Risk of subsequent gastrointestinal disease assessed by skeletal muscle strength and mass in a prospective cohort study
Lintao Dan,
Pei Qin,
Siyuan Xie,
Yuhao Sun,
Tian Fu,
Xixian Ruan,
Wenming Shi,
Jie Chen,
Jianting Cai,
Xue Li
Affiliations
Lintao Dan
Department of Big Data in Health Science, School of Public Health and The Second Affiliated Hospital, Zhejiang University School of Medicine, Hangzhou, China
Pei Qin
Shenzhen Qianhai Shekou Free Trade Zone Hospital, Shenzhen, Guangdong, China
Siyuan Xie
Department of Gastroenterology, The Second Affiliated Hospital, Zhejiang University School of Medicine, Hangzhou, China
Yuhao Sun
Department of Big Data in Health Science, School of Public Health and The Second Affiliated Hospital, Zhejiang University School of Medicine, Hangzhou, China
Tian Fu
Department of Gastroenterology, The Third Xiangya Hospital, Central South University, Changsha, China
Xixian Ruan
Department of Gastroenterology, The Third Xiangya Hospital, Central South University, Changsha, China
Wenming Shi
School of Public Health, Li Ka Shing Faculty of Medicine, The University of Hong Kong, Hong Kong SAR, China
Jie Chen
Department of Big Data in Health Science, School of Public Health and The Second Affiliated Hospital, Zhejiang University School of Medicine, Hangzhou, China; Department of Gastroenterology, The Second Affiliated Hospital, Zhejiang University School of Medicine, Hangzhou, China; Corresponding author
Jianting Cai
Department of Gastroenterology, The Second Affiliated Hospital, Zhejiang University School of Medicine, Hangzhou, China; Corresponding author
Xue Li
Department of Big Data in Health Science, School of Public Health and The Second Affiliated Hospital, Zhejiang University School of Medicine, Hangzhou, China; Corresponding author
Summary: Skeletal muscle may mutually interact with gastrointestinal disease through metabolic homeostasis and nutritional status and therefore may be a marker for early risk detection.
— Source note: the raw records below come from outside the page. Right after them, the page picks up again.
### src/rtl/sipo_bit_counter.sv
// Free-running bit counter for sipo_special; last_bit marks the final bit of a frame.
module sipo_bit_counter
    import sipo_pkg::*;
#(
    parameter int WIDTH = SIPO_DEF_WIDTH
) (
    input  logic clock,
    input  logic reset,
    output logic last_bit
);

    localparam int             CW   = cnt_w(WIDTH);
    localparam logic [CW-1:0]  LAST = CW'(WIDTH - 1);

    logic [CW-1:0] bit_cnt;

    // Explicit wrap keeps non-power-of-two widths in range 0..WIDTH-1.
    always_ff @(posedge clock or posedge reset) begin
        if (reset)         bit_cnt <= '0;
        else if (last_bit) bit_cnt <= '0;
        else               bit_cnt <= bit_cnt + CW'(1);
    end

    assign last_bit = (bit_cnt == LAST);

endmodule

### src/rtl/sipo_special.sv
// Serial-in parallel-out converter that publishes a word once per WIDTH-bit frame.
// Optional one-cycle frame_done strobe is enabled with macro SIPO_FRAME_STROBE_EN.
module sipo_special
    import sipo_pkg::*;
#(
    parameter int WIDTH     = SIPO_DEF_WIDTH,
    parameter bit MSB_FIRST = 1'b1
) (
    input  logic             clock,
    input  logic             reset,
    input  logic             d_in,
    output logic [WIDTH-1:0] d_out
`ifdef SIPO_FRAME_STROBE_EN
    ,
    output logic             frame_done
`endif
);

    logic [WIDTH-1:0] shift_reg;
    logic [WIDTH-1:0] shift_next;
    logic             last_bit;

    sipo_bit_counter #(.WIDTH(WIDTH)) u_cnt (
        .clock    (clock),
        .reset    (reset),
        .last_bit (last_bit)
    );

    generate
        if (MSB_FIRST) begin : g_msb
            assign shift_next = {shift_reg[WIDTH-2:0], d_in};
        end else begin : g_lsb
            assign shift_next = {d_in, shift_reg[WIDTH-1:1]};
        end
    endgenerate

    // d_out takes shift_next so the frame's final bit is included on the same edge.
    always_ff @(posedge clock or posedge reset) begin
        if (reset) begin
            shift_reg <= '0;
            d_out     <= '0;
        end else begin
            shift_reg <= shift_next;
            if (last_bit) d_out <= shift_next;
        end
    end

`ifdef SIPO_FRAME_STROBE_EN
    always_ff @(posedge clock or posedge reset) begin
        if (reset) frame_done <= 1'b0;
        else       frame_done <= last_bit;
    end
`endif

endmodule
We conducted a prospective cohort analysis including 393,606 participants (mean age 56.0 years, 53.9% female) from the UK Biobank. The exposures were grip strength and skeletal muscle mass (SMM). The primary outcomes were 24 incident gastrointestinal diseases. During a mean follow-up of 12.1 years, we found that one sex-specific SD increase in grip strength and SMM were associated with reduced risk of 16 and 19 gastrointestinal diseases, respectively. For grip strength, the HRs ranged from 0.94 (for ulcerative colitis) to 0.80 (for liver cancers). For SMM, the HRs ranged from 0.92 (for colorectal cancer) to 0.51 (for non-alcoholic fatty liver disease). Our finding suggested that grip strength and SMM might be significant indicators for gastrointestinal diseases risk screen.